PROBLEM » Look below for the line containing "export BUFFER_PORTS_ARGS = -buffer_cell"; from there through the line containing "export SYNTH_ARGS = -nofsm -noshare", both lines included, please set down each line exactly and nothing else.
-- PROVIDED RECORDS follows --
<file path="config.mk">
export PLATFORM = sky130hd
export DESIGN_NAME = gyro_to_pointer_motion_top
export DESIGN_NICKNAME = d
export VERILOG_FILES = /design/src/design/gtpm_pkg.sv /design/src/design/gyro_to_pointer_motion_top.sv
export VERILOG_INCLUDE_DIRS = /design/src /design/src/design
export SDC_FILE = /design/constraint.sdc
export NUM_CORES = 1
export LEC_CHECK = 0
export BUFFER_PORTS_ARGS = -buffer_cell sky130_fd_sc_hd__buf_2
export CAP_MARGIN = 20
export CORE_MARGIN = 1
export CORE_UTILIZATION = 34
export CTS_CLUSTER_DIAMETER = 200
export DETAILED_ROUTE_END_ITERATION = 8
export MAX_ROUTING_LAYER = met4
export PLACE_DENSITY = 0.48
export SETUP_SLACK_MARGIN = 0.15
export SYNTH_ARGS = -nofsm -noshare
export SYNTH_HDL_FRONTEND = slang
export SYNTH_SLANG_ARGS = --single-unit
</file>
<file path="constraint.sdc">
create_clock -name clk -period 8.8 [get_ports clk]
set_input_delay 2.2 -clock clk [delete_from_list [all_inputs] [get_ports clk]]
set_output_delay 2.2 -clock clk [all_outputs]
set_load 0.03 [all_outputs]
</file>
-- PROVIDED RECORDS concluded --
EXERCISE RESULT »
export BUFFER_PORTS_ARGS = -buffer_cell sky130_fd_sc_hd__buf_2
export CAP_MARGIN = 20
export CORE_MARGIN = 1
export CORE_UTILIZATION = 34
export CTS_CLUSTER_DIAMETER = 200
export DETAILED_ROUTE_END_ITERATION = 8
export MAX_ROUTING_LAYER = met4
export PLACE_DENSITY = 0.48
export SETUP_SLACK_MARGIN = 0.15
export SYNTH_ARGS = -nofsm -noshare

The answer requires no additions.